«Quanti clienti faccio sedere nel mio locale? Ormai non dipende più dai posti che ho a disposizione, ma da quanto personale ho in sala, da quante persone lavorano durante una singola giornata». E in base a quello si sceglie se dimezzare o meno la portata del ristorante. E quindi i guadagni, l’immagine, eccetera. La storia-simbolo arriva da Pordenone e la racconta il ristoratore Luca Lot. «Il meccanismo - spiega - purtroppo è abbastanza semplice. Se in un determinato giorno di lavoro ho a disposizione meno personale rispetto a quello che servirebbe per garantire il servizio pieno, allora sono costretto a rifiutare le prenotazioni delle persone che vorrebbero mangiare nel mio locale. Ed è quello che sta avvenendo proprio adesso. Si calano i coperti per riuscire comunque a mantenere vivo il servizio. Non si può e non si riesce a lavorare a pieno regime».
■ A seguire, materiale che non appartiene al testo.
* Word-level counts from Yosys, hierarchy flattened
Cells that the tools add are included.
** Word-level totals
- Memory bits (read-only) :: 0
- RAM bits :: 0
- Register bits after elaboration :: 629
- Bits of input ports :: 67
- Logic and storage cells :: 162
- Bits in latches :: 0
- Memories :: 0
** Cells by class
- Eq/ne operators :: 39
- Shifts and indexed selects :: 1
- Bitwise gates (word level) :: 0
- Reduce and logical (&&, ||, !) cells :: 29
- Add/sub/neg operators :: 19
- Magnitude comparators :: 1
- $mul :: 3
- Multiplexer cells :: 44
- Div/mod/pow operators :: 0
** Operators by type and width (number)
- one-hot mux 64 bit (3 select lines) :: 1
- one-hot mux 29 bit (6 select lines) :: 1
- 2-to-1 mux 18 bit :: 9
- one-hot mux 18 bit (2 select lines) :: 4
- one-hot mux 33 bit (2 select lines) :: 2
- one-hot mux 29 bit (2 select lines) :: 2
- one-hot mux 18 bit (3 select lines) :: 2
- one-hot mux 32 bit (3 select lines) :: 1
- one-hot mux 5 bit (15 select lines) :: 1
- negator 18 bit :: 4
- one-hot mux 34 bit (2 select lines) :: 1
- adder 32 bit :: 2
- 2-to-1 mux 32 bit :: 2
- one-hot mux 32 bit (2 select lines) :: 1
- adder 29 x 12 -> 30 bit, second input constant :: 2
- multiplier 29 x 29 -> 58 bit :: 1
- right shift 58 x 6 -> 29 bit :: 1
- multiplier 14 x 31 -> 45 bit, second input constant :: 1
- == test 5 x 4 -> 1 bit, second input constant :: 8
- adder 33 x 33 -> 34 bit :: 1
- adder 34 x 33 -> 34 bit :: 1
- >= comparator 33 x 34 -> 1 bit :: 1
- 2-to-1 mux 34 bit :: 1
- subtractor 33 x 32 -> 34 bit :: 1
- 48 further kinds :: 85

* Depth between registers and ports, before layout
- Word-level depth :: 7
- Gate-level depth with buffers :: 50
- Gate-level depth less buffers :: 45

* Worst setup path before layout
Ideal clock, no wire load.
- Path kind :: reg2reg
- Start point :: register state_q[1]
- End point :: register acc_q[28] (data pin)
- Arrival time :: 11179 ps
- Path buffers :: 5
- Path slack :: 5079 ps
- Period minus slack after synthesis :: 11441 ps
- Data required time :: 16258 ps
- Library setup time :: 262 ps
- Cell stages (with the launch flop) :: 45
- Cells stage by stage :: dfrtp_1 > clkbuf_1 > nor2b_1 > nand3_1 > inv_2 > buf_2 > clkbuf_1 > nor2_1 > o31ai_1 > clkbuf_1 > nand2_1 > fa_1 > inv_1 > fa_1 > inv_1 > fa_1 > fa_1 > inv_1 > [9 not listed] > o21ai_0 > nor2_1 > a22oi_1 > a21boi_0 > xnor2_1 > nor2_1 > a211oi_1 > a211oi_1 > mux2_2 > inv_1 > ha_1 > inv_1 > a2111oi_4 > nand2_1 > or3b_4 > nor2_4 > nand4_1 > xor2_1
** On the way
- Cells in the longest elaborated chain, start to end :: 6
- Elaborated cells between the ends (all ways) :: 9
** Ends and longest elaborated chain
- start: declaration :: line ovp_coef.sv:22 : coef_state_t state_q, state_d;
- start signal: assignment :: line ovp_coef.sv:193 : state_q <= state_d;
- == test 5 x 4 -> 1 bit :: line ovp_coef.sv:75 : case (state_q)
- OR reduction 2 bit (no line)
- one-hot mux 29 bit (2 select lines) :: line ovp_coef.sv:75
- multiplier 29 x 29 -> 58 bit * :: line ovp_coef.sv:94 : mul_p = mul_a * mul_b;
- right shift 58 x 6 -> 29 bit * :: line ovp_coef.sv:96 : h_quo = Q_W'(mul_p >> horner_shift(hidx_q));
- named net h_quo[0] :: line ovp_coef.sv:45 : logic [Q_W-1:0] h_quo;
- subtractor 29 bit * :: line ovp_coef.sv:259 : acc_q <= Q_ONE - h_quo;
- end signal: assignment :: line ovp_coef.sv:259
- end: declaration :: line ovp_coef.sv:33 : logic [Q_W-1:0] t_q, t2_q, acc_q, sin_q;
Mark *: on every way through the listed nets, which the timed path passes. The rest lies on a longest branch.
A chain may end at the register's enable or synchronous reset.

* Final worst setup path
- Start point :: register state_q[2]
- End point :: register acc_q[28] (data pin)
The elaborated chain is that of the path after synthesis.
LO SFOGO Dallo stato di fatto, poi, si passa all’analisi della situazione, alla domanda chiave che chiede il perché si sia arrivati a questo punto. E qui torna un ritornello che ancora una volta è destinato a far discutere. Luca Lot, che a Pordenone gestisce il ristorante Ca Naonis, dice apertamente che tra i candidati a lavorare nel ristorante «non c’è fame, non c’è voglia». E racconta: «Io ho iniziato questo mestiere circa a sedici anni. Cominciavo la mia giornata lavorativa alle otto e mezzo del mattino, per terminarla molto spesso anche all’una di notte. Con un’ora e mezza - massimo due - di pausa dopo il primo servizio del giorno. Si lavorava dodici, tredici ore. Spesso eravamo sottopagati. I sacrifici non sono una novità di questo tempo.
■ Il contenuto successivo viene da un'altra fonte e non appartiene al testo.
## config.mk

```make
export PLATFORM = sky130hd
export DESIGN_NAME = integer_to_roman_numeral
export DESIGN_NICKNAME = d
export VERILOG_FILES = /design/src/rtl/core/irn_pkg.sv /design/src/rtl/core/integer_to_roman_numeral.sv /design/src/rtl/core/irn_front.sv /design/src/rtl/core/irn_fifo.sv /design/src/rtl/core/irn_back.sv
export SDC_FILE = /design/constraint.sdc
export NUM_CORES = 1
export LEC_CHECK = 0
export ABC_CLOCK_PERIOD_IN_PS = 6320
export CAP_MARGIN = 20
export CORE_MARGIN = 2
export CORE_UTILIZATION = 30
export DETAILED_ROUTE_END_ITERATION = 7
export DONT_BUFFER_PORTS = 1
export PLACE_DENSITY = 0.46
export SYNTH_ARGS = -nofsm -noshare
export SYNTH_HDL_FRONTEND = slang
export SYNTH_SLANG_ARGS = --single-unit
```

## constraint.sdc

```tcl
create_clock -name clock -period 6.32 [get_ports clock]
set_input_delay 0.632 -clock clock [delete_from_list [all_inputs] [get_ports clock]]
set_output_delay 0.632 -clock clock [all_outputs]
set_load 0.005 [all_outputs]
```

## src/rtl/core/irn_pkg.sv

```systemverilog
`timescale 1ns / 1ps
// ----------------------------------------------------------------------------
// irn_pkg
// Shared types, constants and lookup functions of the Roman numeral converter.
// ----------------------------------------------------------------------------
package irn_pkg;

   // Request queue between the front and the back.
   localparam int FifoDepth = 4;
   localparam int FifoPtrW  = $clog2(FifoDepth);
   localparam int FifoCntW  = $clog2(FifoDepth + 1);

   // Numbers at or above this limit are reported as errors.
   localparam logic [15:0] NumLimit = 16'd4000;

   // Decimal places, in emission order.
   localparam logic [1:0] PlaceThou = 2'd0;
   localparam logic [1:0] PlaceHund = 2'd1;
   localparam logic [1:0] PlaceTens = 2'd2;
   localparam logic [1:0] PlaceUnit = 2'd3;
   localparam int         NumPlaces = 4;

   // Letter roles inside a digit pattern.
   localparam logic [1:0] CodeNone = 2'd0;
   localparam logic [1:0] CodeOne  = 2'd1;
   localparam logic [1:0] CodeFive = 2'd2;
   localparam logic [1:0] CodeTen  = 2'd3;

   // ASCII letters.
   localparam logic [7:0] SymI   = 8'h49;
   localparam logic [7:0] SymV   = 8'h56;
   localparam logic [7:0] SymX   = 8'h58;
   localparam logic [7:0] SymL   = 8'h4C;
   localparam logic [7:0] SymC   = 8'h43;
   localparam logic [7:0] SymD   = 8'h44;
   localparam logic [7:0] SymM   = 8'h4D;
   localparam logic [7:0] SymErr = 8'h00;

   // One classified request: the decimal digits, or the error flag.
   typedef struct packed {
      logic       err;
      logic [1:0] thou;
      logic [3:0] hund;
      logic [3:0] tens;
      logic [3:0] unit;
   } desc_type;

   // Number of letters that one lower digit produces.
   function automatic logic [2:0] digit_len(input logic [3:0] d);
      logic [2:0] len;
      case (d)
         4'd1, 4'd5:       len = 3'd1;
         4'd2, 4'd4, 4'd6: len = 3'd2;
         4'd9:             len = 3'd2;
         4'd3, 4'd7:       len = 3'd3;
         4'd8:             len = 3'd4;
         default:          len = 3'd0;
      endcase
      return len;
   endfunction

   // Letter role at step j of the pattern of digit d.
   function automatic logic [1:0] digit_code(input logic [3:0] d, input logic [1:0] j);
      logic [1:0] code;
      case (d)
         4'd1, 4'd2, 4'd3:       code = CodeOne;
         4'd4:                   code = (j == 2'd0) ? CodeOne : CodeFive;
         4'd5, 4'd6, 4'd7, 4'd8: code = (j == 2'd0) ? CodeFive : CodeOne;
         4'd9:                   code = (j == 2'd0) ? CodeOne : CodeTen;
         default:                code = CodeNone;
      endcase
      return code;
   endfunction

   // ASCII letter for a role at a place.
   function automatic logic [7:0] place_letter(input logic [1:0] place,
                                               input logic [1:0] code);
      logic [7:0] sym;
      sym = SymErr;
      case (place)
         PlaceThou: sym = SymM;
         PlaceHund: begin
            case (code)
               CodeOne:  sym = SymC;
               CodeFive: sym = SymD;
               CodeTen:  sym = SymM;
               default:  sym = SymErr;
            endcase
         end
         PlaceTens: begin
            case (code)
               CodeOne:  sym = SymX;
               CodeFive: sym = SymL;
               CodeTen:  sym = SymC;
               default:  sym = SymErr;
            endcase
         end
         PlaceUnit: begin
            case (code)
               CodeOne:  sym = SymI;
               CodeFive: sym = SymV;
               CodeTen:  sym = SymX;
               default:  sym = SymErr;
            endcase
         end
         default: sym = SymErr;
      endcase
      return sym;
   endfunction

endpackage

```

## src/rtl/core/integer_to_roman_numeral.sv

```systemverilog
`timescale 1ns / 1ps
// ----------------------------------------------------------------------------
// integer_to_roman_numeral
// Converts an unsigned number into its Roman numeral, one ASCII letter per
// response, with the final letter flagged.
//
//   Channel  Direction  Handshake              Payload
//   req      in         req_valid/req_ready    req_number[15:0]
//   rsp      out        rsp_valid/rsp_ready    rsp_symbol[7:0], rsp_last, rsp_error
//
// A request yields the letters of its numeral (1 to 15), which the letter
// sequencer emits one letter per cycle while the response side does not
// stall; an error request yields one letter and a zero request none.
// Letters pass the second front stage, the queue and the response register.
// Synchronous reset empties the pipeline and the queue; no clearing pass.
// The front keeps taking requests while the sequencer or the response side
// stalls, until its four-entry queue and two stages are full.
// ----------------------------------------------------------------------------
module integer_to_roman_numeral import irn_pkg::*; (
   input  logic        clock,
   input  logic        reset,
   input  logic        req_valid,
   output logic        req_ready,
   input  logic [15:0] req_number,
   output logic        rsp_valid,
   input  logic        rsp_ready,
   output logic [7:0]  rsp_symbol,
   output logic        rsp_last,
   output logic        rsp_error
);

   logic     push_valid, push_ready;
   desc_type push_data;
   logic     head_valid, head_pop;
   desc_type head_data;

   irn_front u_front (
      .clock      (clock),
      .reset      (reset),
      .req_valid  (req_valid),
      .req_ready  (req_ready),
      .req_number (req_number),
      .push_valid (push_valid),
      .push_ready (push_ready),
      .push_data  (push_data)
   );

   irn_fifo u_fifo (
      .clock      (clock),
      .reset      (reset),
      .push_valid (push_valid),
      .push_ready (push_ready),
      .push_data  (push_data),
      .pop_valid  (head_valid),
      .pop_ready  (head_pop),
      .pop_data   (head_data)
   );

   irn_back u_back (
      .clock      (clock),
      .reset      (reset),
      .head_valid (head_valid),
      .head_pop   (head_pop),
      .head_data  (head_data),
      .rsp_valid  (rsp_valid),
      .rsp_ready  (rsp_ready),
      .rsp_symbol (rsp_symbol),
      .rsp_last   (rsp_last),
      .rsp_error  (rsp_error)
   );

endmodule

```

## src/rtl/core/irn_front.sv

```systemverilog
`timescale 1ns / 1ps
// ----------------------------------------------------------------------------
// irn_front
// Two-stage front end: takes requests, flags errors, drops zero and splits
// the number into decimal digits by constant compares.
// ----------------------------------------------------------------------------
module irn_front import irn_pkg::*; (
   input  logic        clock,
   input  logic        reset,
   input  logic        req_valid,
   output logic        req_ready,
   input  logic [15:0] req_number,
   output logic        push_valid,
   input  logic        push_ready,
   output desc_type    push_data
);

   logic        s1_valid_ff, s1_valid_in;
   logic [15:0] s1_num_ff;
   logic        s2_valid_ff, s2_valid_in;
   logic        s2_err_ff;
   logic [1:0]  s2_thou_ff;
   logic [9:0]  s2_rem_ff;

   logic        s1_go, s2_go, s2_free, s2_zero;
   logic        err_c;
   logic [1:0]  thou_c;
   logic [11:0] thou_sub_c;
   logic [9:0]  rem_c;
   logic [3:0]  hund_c, tens_c;
   logic [9:0]  hund_sub_c;
   logic [6:0]  rem2_c, tens_sub_c;

   // Stage 1 to 2: thousands.
   always_comb begin
      err_c      = (s1_num_ff >= NumLimit);
      thou_c     = 2'd0;
      thou_sub_c = 12'd0;
      for (int k = 1; k <= 3; k++) begin
         if (s1_num_ff >= 16'(k * 1000)) begin
            thou_c     = 2'(k);
            thou_sub_c = 12'(k * 1000);
         end
      end
      rem_c = 10'(s1_num_ff[11:0] - thou_sub_c);
   end

   // Stage 2 to queue: hundreds, tens and units.
   always_comb begin
      hund_c     = 4'd0;
      hund_sub_c = 10'd0;
      for (int k = 1; k <= 9; k++) begin
         if (s2_rem_ff >= 10'(k * 100)) begin
            hund_c     = 4'(k);
            hund_sub_c = 10'(k * 100);
         end
      end
      rem2_c     = 7'(s2_rem_ff - hund_sub_c);
      tens_c     = 4'd0;
      tens_sub_c = 7'd0;
      for (int k = 1; k <= 9; k++) begin
         if (rem2_c >= 7'(k * 10)) begin
            tens_c     = 4'(k);
            tens_sub_c = 7'(k * 10);
         end
      end
   end

   assign push_data.err  = s2_err_ff;
   assign push_data.thou = s2_thou_ff;
   assign push_data.hund = hund_c;
   assign push_data.tens = tens_c;
   assign push_data.unit = 4'(rem2_c - tens_sub_c);

   // A zero request yields nothing and leaves without a queue slot.
   assign s2_zero    = !s2_err_ff && (s2_thou_ff == 2'd0) && (s2_rem_ff == 10'd0);
   assign push_valid = s2_valid_ff && !s2_zero;
   assign s2_go      = s2_valid_ff && (s2_zero || push_ready);
   assign s2_free    = !s2_valid_ff || s2_go;
   assign s1_go      = s1_valid_ff && s2_free;
   assign req_ready  = !s1_valid_ff || s1_go;

   assign s1_valid_in = (req_valid && req_ready) || (s1_valid_ff && !s1_go);
   assign s2_valid_in = s1_go || (s2_valid_ff && !s2_go);

   always_ff @(posedge clock) begin
      if (reset) begin
         s1_valid_ff <= 1'b0;
         s2_valid_ff <= 1'b0;
      end else begin
         s1_valid_ff <= s1_valid_in;
         s2_valid_ff <= s2_valid_in;
      end
   end

   always_ff @(posedge clock) begin
      if (req_valid && req_ready) begin
         s1_num_ff <= req_number;
      end
      if (s1_go) begin
         s2_err_ff  <= err_c;
         s2_thou_ff <= thou_c;
         s2_rem_ff  <= rem_c;
      end
   end

endmodule

```

## src/rtl/core/irn_fifo.sv

```systemverilog
`timescale 1ns / 1ps
// ----------------------------------------------------------------------------
// irn_fifo
// Small request queue between the front end and the letter sequencer.
// ----------------------------------------------------------------------------
module irn_fifo import irn_pkg::*; (
   input  logic     clock,
   input  logic     reset,
   input  logic     push_valid,
   output logic     push_ready,
   input  desc_type push_data,
   output logic     pop_valid,
   input  logic     pop_ready,
   output desc_type pop_data
);

   desc_type              slot_ff [FifoDepth];
   logic [FifoPtrW-1:0]   wr_ptr_ff, wr_ptr_in;
   logic [FifoPtrW-1:0]   rd_ptr_ff, rd_ptr_in;
   logic [FifoCntW-1:0]   count_ff, count_in;
   logic                  do_push, do_pop;

   assign push_ready = (count_ff != FifoCntW'(FifoDepth));
   assign pop_valid  = (count_ff != '0);
   assign pop_data   = slot_ff[rd_ptr_ff];

   assign do_push = push_valid && push_ready;
   assign do_pop  = pop_valid && pop_ready;

   always_comb begin
      wr_ptr_in = wr_ptr_ff;
      rd_ptr_in = rd_ptr_ff;
      count_in  = count_ff;
      if (do_push) begin
         wr_ptr_in = (wr_ptr_ff == FifoPtrW'(FifoDepth - 1)) ? '0 : wr_ptr_ff + 1'b1;
      end
      if (do_pop) begin
         rd_ptr_in = (rd_ptr_ff == FifoPtrW'(FifoDepth - 1)) ? '0 : rd_ptr_ff + 1'b1;
      end
      if (do_push && !do_pop) begin
         count_in = count_ff + 1'b1;
      end else if (do_pop && !do_push) begin
         count_in = count_ff - 1'b1;
      end
   end

   always_ff @(posedge clock) begin
      if (reset) begin
         wr_ptr_ff <= '0;
         rd_ptr_ff <= '0;
         count_ff  <= '0;
      end else begin
         wr_ptr_ff <= wr_ptr_in;
         rd_ptr_ff <= rd_ptr_in;
         count_ff  <= count_in;
      end
   end

   always_ff @(posedge clock) begin
      if (do_push) begin
         slot_ff[wr_ptr_ff] <= push_data;
      end
   end

endmodule

```

## src/rtl/core/irn_back.sv

```systemverilog
`timescale 1ns / 1ps
// ----------------------------------------------------------------------------
// irn_back
// Letter sequencer: walks the digits of the queued request one letter per
// cycle into the response register, while the response side does not stall.
// ----------------------------------------------------------------------------
module irn_back import irn_pkg::*; (
   input  logic       clock,
   input  logic       reset,
   input  logic       head_valid,
   output logic       head_pop,
   input  desc_type   head_data,
   output logic       rsp_valid,
   input  logic       rsp_ready,
   output logic [7:0] rsp_symbol,
   output logic       rsp_last,
   output logic       rsp_error
);

   logic [1:0] place_ff, place_in;
   logic [1:0] step_ff, step_in;
   logic       rsp_valid_ff, rsp_valid_in;
   logic [7:0] rsp_symbol_ff;
   logic       rsp_last_ff;
   logic       rsp_error_ff;

   logic [2:0] lens [NumPlaces];
   logic [3:0] digit_c;
   logic [1:0] cur_place, code_c;
   logic [2:0] cur_len;
   logic       more_after, last_in_place, emit, done_c;
   logic [7:0] sym_c;

   assign lens[PlaceThou] = {1'b0, head_data.thou};
   assign lens[PlaceHund] = digit_len(head_data.hund);
   assign lens[PlaceTens] = digit_len(head_data.tens);
   assign lens[PlaceUnit] = digit_len(head_data.unit);

   // The position may point at a place that has no letters; skip forward to
   // the first place at or after it that has some.
   always_comb begin
      cur_place = place_ff;
      for (int q = NumPlaces - 1; q >= 0; q--) begin
         if ((2'(q) >= place_ff) && (lens[q] != 3'd0)) begin
            cur_place = 2'(q);
         end
      end
      more_after = 1'b0;
      for (int q = 0; q < NumPlaces; q++) begin
         if ((2'(q) > cur_place) && (lens[q] != 3'd0)) begin
            more_after = 1'b1;
         end
      end
   end

   always_comb begin
      case (cur_place)
         PlaceHund: digit_c = head_data.hund;
         PlaceTens: digit_c = head_data.tens;
         PlaceUnit: digit_c = head_data.unit;
         default:   digit_c = 4'd0;
      endcase
   end

   assign cur_len       = lens[cur_place];
   assign code_c        = (cur_place == PlaceThou) ? CodeOne : digit_code(digit_c, step_ff);
   assign sym_c         = head_data.err ? SymErr : place_letter(cur_place, code_c);
   assign last_in_place = (({1'b0, step_ff} + 3'd1) == cur_len);
   assign done_c        = head_data.err || (last_in_place && !more_after);

   assign emit     = head_valid && (!rsp_valid_ff || rsp_ready);
   assign head_pop = emit && done_c;

   always_comb begin
      place_in = place_ff;
      step_in  = step_ff;
      if (emit) begin
         if (done_c) begin
            place_in = PlaceThou;
            step_in  = 2'd0;
         end else if (last_in_place) begin
            place_in = cur_place + 2'd1;
            step_in  = 2'd0;
         end else begin
            place_in = cur_place;
            step_in  = step_ff + 2'd1;
         end
      end
   end

   assign rsp_valid_in = emit || (rsp_valid_ff && !rsp_ready);

   always_ff @(posedge clock) begin
      if (reset) begin
         place_ff     <= PlaceThou;
         step_ff      <= 2'd0;
         rsp_valid_ff <= 1'b0;
      end else begin
         place_ff     <= place_in;
         step_ff      <= step_in;
         rsp_valid_ff <= rsp_valid_in;
      end
   end

   always_ff @(posedge clock) begin
      if (emit) begin
         rsp_symbol_ff <= sym_c;
         rsp_last_ff   <= done_c;
         rsp_error_ff  <= head_data.err;
      end
   end

   assign rsp_valid  = rsp_valid_ff;
   assign rsp_symbol = rsp_symbol_ff;
   assign rsp_last   = rsp_last_ff;
   assign rsp_error  = rsp_error_ff;

endmodule

```

==> flow_summary.ini, run 1 <==
[timing]
period_share_pct = 87.6
period_minus_slack_ns = 5.54
slew_viol_final = 0
finalSetupTns_ns = 0
tightest_slew_ns = 0.864
skew_ns = 0.0133
hold_violations = 0
relSlewSlack_pct = 42.4
max_clock_freq_ghz = 0.181
setup_viol = 0
grt_setup_unrepaired = no

[floorplanning]
die_h_um = 147
start_util_pct = 30.3
die_area_um2 = 21500
rows = 52
core-area_um2 = 20100
chipWidth_um = 147
pin_count = 32

[layout]
finalNonFillerCells = 794
antenna_cells = 0
fill_cells = 1959
nets = 564
register_area_um2 = 3230
final_layout_size_suffix_gt1_share_pct = 11.8
multiInputGateArea_um2 = 2620
syn_to_final_growth_pct = 14.6

[placed_design]
port_buffers = 0
hpwl_mm = 8.68
place_congestion = 0.813
dp_cells = 761

[global_routing]
grt_pass1_wl_mm = 19.9
grt_overflow = 0
grt_max_degree = 17
antenna_found_initial = 0
grt_usage_pct = 11.7
grt_pass1_vias = 3888

[synthesis]
synth_top_cell_by_area = edfxtp_1
synth_warnings = 0
synth_top_area_share_pct = 47.8
ys_seq_area_share_pct = 53.0
synthCells = 504
synthArstFlopShare_pct = 0
yosys-top-cells-area = edfxtp_1 (48%), ha_1 (6.0%), dfxtp_1 (5.3%), mux4_2 (3.3%), mux4_1 (2.6%)
synth_edf_count = 97
synthDistinctLibCells = 67
ys_ff_latch = 113
syn-cell-area_um2 = 6100
syn_area_per_cell_um2 = 12.1
synthFlopType = edfxtp_1

[critical_path]
cpPeakStageDelay_ns = 0.80
worst_ep_arrival_time_ns = 5.70
crit_cells = 19
required_ns = 6.48
crit_buf_inv = 3
crit_slowest_cell = a222oi_1
path_max_fanout = 12
path_cells = buf_4 -> mux4_2 -> nor4_4 -> nor3_1 -> o31ai_4 -> inv_4 -> ha_1 -> a222oi_1 -> nor3_1 -> a31oi_1 -> o32ai_1 -> nand2_1 -> a211o_1 -> inv_1 -> ha_1 -> nor2_1 -> nor2_1 -> a221oi_1 -> nor2_1
cp_top_family = compound AO/OA/AOI/OAI gates
worst_setup_path_start_kind = register
reg2reg_depth = 19
cpMostUsedCell = nor2_1
path_class = register to register
endpoint_kind = register

[drt]
drc = 0
routed_wl_mm = 12.2
drt_iter0_drc = 300
ant_nets = 0
viasPerCell = 5.10
wl_per_cell_um = 15.3
drt_first_pass_iters = 5
vias = 4047

[clock_tree]
holdBufCountCts = 0
cts-root-buf = clkbuf_16
cts_tree = built
postCtsResizedCells = 0
clk_pin_slew_ns = 0.06
clock_sinks = 113
cts_buffer_depth = 2
cts_buffers = 17
post-cts-setup-buffers = 0
htree_num_levels = 4
clock_latency_ns = 0.42

[pwr]
irDropWorstVdd_uv = 189
p_leak_uw = 0.00252
switching_share_pct = 34.1
power_density_nw_per_um2 = 411
intPower_uw = 1890
p_sw_uw = 979
p_seq_share_pct = 35.7
p_clk_share_pct = 33.4
p_comb_share_pct = 30.8

[worst_hold_path]
min_path_cells = 1
worstHoldPathType = input port to register

[run]
cap_violations = 0

[run_status]
outcome = complete, no violations
==> cells by family (layout without fill, tap and decap cells) <==
logic type / Yosys count / in the layout / share of synthesized area, %
AO/OA/AOI/OAI: 120 / 120 / 13.6
XOR/XNOR: 15 / 15 / 2.15
adder cells (fa/ha/maj): 33 / 33 / 7.26
buffers and inverters: 56 / 75 / 4.04
flip-flops: 113 / 113 / 53.0
multiplexers: 26 / 26 / 7.74
other: 1 / 2 / 0.0615
AND/OR/NAND/NOR: 140 / 140 / 12.1
==> layout make-up <==
| type | instances | share of cell area (%) |
|---|---|---|
| Timing Repair Buffer | 9 | 0.967 |
| Sequential cell | 113 | 46.3 |
| Clock inverter | 15 | 2.49 |
| Multi-Input combinational cell | 336 | 37.5 |
| Tap cell | 270 | 4.83 |
| Inverter | 34 | 1.86 |
| Clock buffer | 17 | 6.09 |
==> worst paths after layout <==
kind | start | to | slack [ns]
worst max register to register | register | u_back.rsp_symbol[2] | 0.78
worst max-delay path | register | u_back.rsp_symbol[2] | 0.78
worst min register to register | u_back.step_ff[1] | u_back.step_ff[1] | 0.46
worst min-delay path | reset | u_fifo.count_ff[1] | 0.28
==> worst register-to-register path: stages, from the launching register on <==
cell and delay [ns]:
dfxtp_1 0.79, buf_4 0.25, mux4_2 0.62, nor4_4 0.32
nor3_1 0.11, o31ai_4 0.40, inv_4 0.11, ha_1 0.33
a222oi_1 0.80, nor3_1 0.13, a31oi_1 0.17, o32ai_1 0.10
nand2_1 0.11, a211o_1 0.17, inv_1 0.09, ha_1 0.25
nor2_1 0.12, nor2_1 0.06, a221oi_1 0.29, nor2_1 0.06
==> Yosys cell counts, types with 6 or more instances <==
| cell | number |
|---|---|
| a21o_1 | 10 |
| a21oi_1 | 29 |
| a221oi_1 | 7 |
| clkbuf_1 | 16 |
| dfxtp_1 | 16 |
| edfxtp_1 | 97 |
| ha_1 | 29 |
| inv_1 | 33 |
| mux2i_1 | 10 |
| mux4_1 | 6 |
| mux4_2 | 9 |
| nand2_1 | 28 |
| nand2b_1 | 13 |
| nor2_1 | 39 |
| nor2b_1 | 7 |
| nor3_1 | 12 |
| o21ai_0 | 20 |
| xnor2_1 | 7 |
| xor2_1 | 8 |
==> metal layers <==
metal / routed length (um) / vias to the layer above / global-route usage (%)
met1: 5330 / 1977 / 14.4
met2: 6140 / 120 / 19.7
met4: 129 / 0 / 3.50
met3: 549 / 9 / 3.97
li1: - / 1941 / -
met5: 0 / - / 0
==> layout by cell type, fill, tap and decap left out, types with 10 or more instances in the layout <==
cell type / netlist / routed
dfxtp_1: 16 / 16
nor2_1: 39 / 39
nor3_1: 12 / 12
nand2b_1: 13 / 13
mux2i_1: 10 / 10
clkbuf_16: 0 / 17
a21o_1: 10 / 10
nand2_1: 28 / 28
o21ai_0: 20 / 20
ha_1: 29 / 29
inv_1: 33 / 33
edfxtp_1: 97 / 97
a21oi_1: 29 / 29
==> sequential cells by signal, summed over array words and instances, names as in the netlist, named ones only <==
signal / flops
u_back.place_ff: 2
u_fifo.rd_ptr_ff: 2
u_front.s1_num_ff: 16
u_back.rsp_last: 1
u_fifo.slot_ff: 60
u_front.s2_thou_ff: 2
u_front.s2_rem_ff: 10
u_back.rsp_valid: 1
u_fifo.wr_ptr_ff: 2
u_back.rsp_error: 1
u_front.s1_valid_ff: 1
u_fifo.count_ff: 3
u_back.step_ff: 2
u_front.s2_err_ff: 1
u_back.rsp_symbol: 6
u_front.s2_valid_ff: 1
«Nel recente passato - prosegue la narrazione del ristoratore pordenonese -, ho preso un lavoro per quindici giorni alla Fiera di Pordenone, in viale Treviso. Stavo cercando una figura che potesse darmi una mano proprio per garantire questo servizio e l’avevo anche trovata dopo qualche tempo. La sua richiesta però mi ha immediatamente sorpreso. Voleva che non la mettessi in regola, altrimenti avrebbe perso la disoccupazione di cui godeva mensilmente». L’assegno era superiore ai mille euro. La rappresentazione plastica di almeno una parte del problema.